→ AVAILABLE RECORDS:

○ ○ ○

## run 1
==> flow/design.v (excerpt) <==
module cpu_core(
    input clk,
    input rst,
	 output [5:0] pc_out,
	 input [15:0] instr_out,
	 input [15:0] mem_Data_in,
	 output mem_wr,
	 output mem_rd,
	 output [15:0] reg_Data_2,
	 output [5:0] data_mem_address
    );
clock: 7.07 ns
lec_check: 0
cap_margin: 20
core_margin: 2
core_utilization: 69
cts_cluster_diameter: 29
max_routing_layer: met4
setup_slack_margin: 0.23
slew_margin: 20
run.sh (not shown) runs the stock make flow with config.mk's settings and CLKGATE_MAP_FILE=.
As the logs show, run 1 stopped at global routing after a tool error, so it never reached the end of the flow.
Changes in run 2 relative to run 1:
-- flow/config.mk --
<<< run 1, line 10
export CORE_UTILIZATION = 69
export CTS_CLUSTER_DIAMETER = 29
export MAX_ROUTING_LAYER = met4
export SETUP_SLACK_MARGIN = 0.23
>>> run 2, line 10
export CORE_UTILIZATION = 70
export CTS_CLUSTER_DIAMETER = 141
export SETUP_SLACK_MARGIN = -0.56
<<< run 1, line 15
>>> run 2, line 14
export TNS_END_PERCENT = 5
==> flow/constraint.sdc <==
create_clock -name core_clock -period 7.83 [get_ports {clk}]
set_input_delay 1.5660 -clock core_clock [delete_from_list [all_inputs] [get_ports {clk}]]
set_output_delay 1.5660 -clock core_clock [all_outputs]
set_load 0.01 [all_outputs]
--- outcome ---
- To summarise run 2: no stage aborted, but the layout did not pass its checks, failing on setup timing.
- HPWL after detailed placement of run 2 falls short of that of run 1 by a few percent.
- Run 1 → run 2: die span in x dropped 0.70%; height of the die fell about 0.7%; placed instance area shrank by 2.7%; worst setup slack after placement has increased.
- Diff run 1 and run 2: cell count after placement higher in run 1
- Number of levels the H-tree was split into was lower in run 2 than in run 1.
- Against run 1, run 2 comes in about 1.4% lower on area of the die.
- Count of buffers added by post-CTS timing repair for setup ends up lower on run 2.

cpu_core again, from the RTL that the note above started with.
export LEC_CHECK = 0
export CAP_MARGIN = 20
export CELL_PAD_IN_SITES_GLOBAL_PLACEMENT = 3
export CORE_MARGIN = 2
export CORE_UTILIZATION = 48
export MIN_ROUTING_LAYER = met2
export PLACE_DENSITY_LB_ADDON = 0.23
export SLEW_MARGIN = 30
export TNS_END_PERCENT = 95
create_clock -name core_clock -period 14.1 [get_ports {clk}]
The starting point died in global placement without I/O (3_1_place_gp_skip_io), error FLW-0024.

○ ○ ○

→ TASK BRIEF:
Could you set down exactly the lines above, from the one containing "Changes in run" through the last, including both and nothing else?

→ ANSWER TO THIS EXERCISE:
Changes in run 2 relative to run 1:
-- flow/config.mk --
<<< run 1, line 10
export CORE_UTILIZATION = 69
export CTS_CLUSTER_DIAMETER = 29
export MAX_ROUTING_LAYER = met4
export SETUP_SLACK_MARGIN = 0.23
>>> run 2, line 10
export CORE_UTILIZATION = 70
export CTS_CLUSTER_DIAMETER = 141
export SETUP_SLACK_MARGIN = -0.56
<<< run 1, line 15
>>> run 2, line 14
export TNS_END_PERCENT = 5
==> flow/constraint.sdc <==
create_clock -name core_clock -period 7.83 [get_ports {clk}]
set_input_delay 1.5660 -clock core_clock [delete_from_list [all_inputs] [get_ports {clk}]]
set_output_delay 1.5660 -clock core_clock [all_outputs]
set_load 0.01 [all_outputs]
--- outcome ---
- To summarise run 2: no stage aborted, but the layout did not pass its checks, failing on setup timing.
- HPWL after detailed placement of run 2 falls short of that of run 1 by a few percent.
- Run 1 → run 2: die span in x dropped 0.70%; height of the die fell about 0.7%; placed instance area shrank by 2.7%; worst setup slack after placement has increased.
- Diff run 1 and run 2: cell count after placement higher in run 1
- Number of levels the H-tree was split into was lower in run 2 than in run 1.
- Against run 1, run 2 comes in about 1.4% lower on area of the die.
- Count of buffers added by post-CTS timing repair for setup ends up lower on run 2.

cpu_core again, from the RTL that the note above started with.
export LEC_CHECK = 0
export CAP_MARGIN = 20
export CELL_PAD_IN_SITES_GLOBAL_PLACEMENT = 3
export CORE_MARGIN = 2
export CORE_UTILIZATION = 48
export MIN_ROUTING_LAYER = met2
export PLACE_DENSITY_LB_ADDON = 0.23
export SLEW_MARGIN = 30
export TNS_END_PERCENT = 95
create_clock -name core_clock -period 14.1 [get_ports {clk}]
The starting point died in global placement without I/O (3_1_place_gp_skip_io), error FLW-0024.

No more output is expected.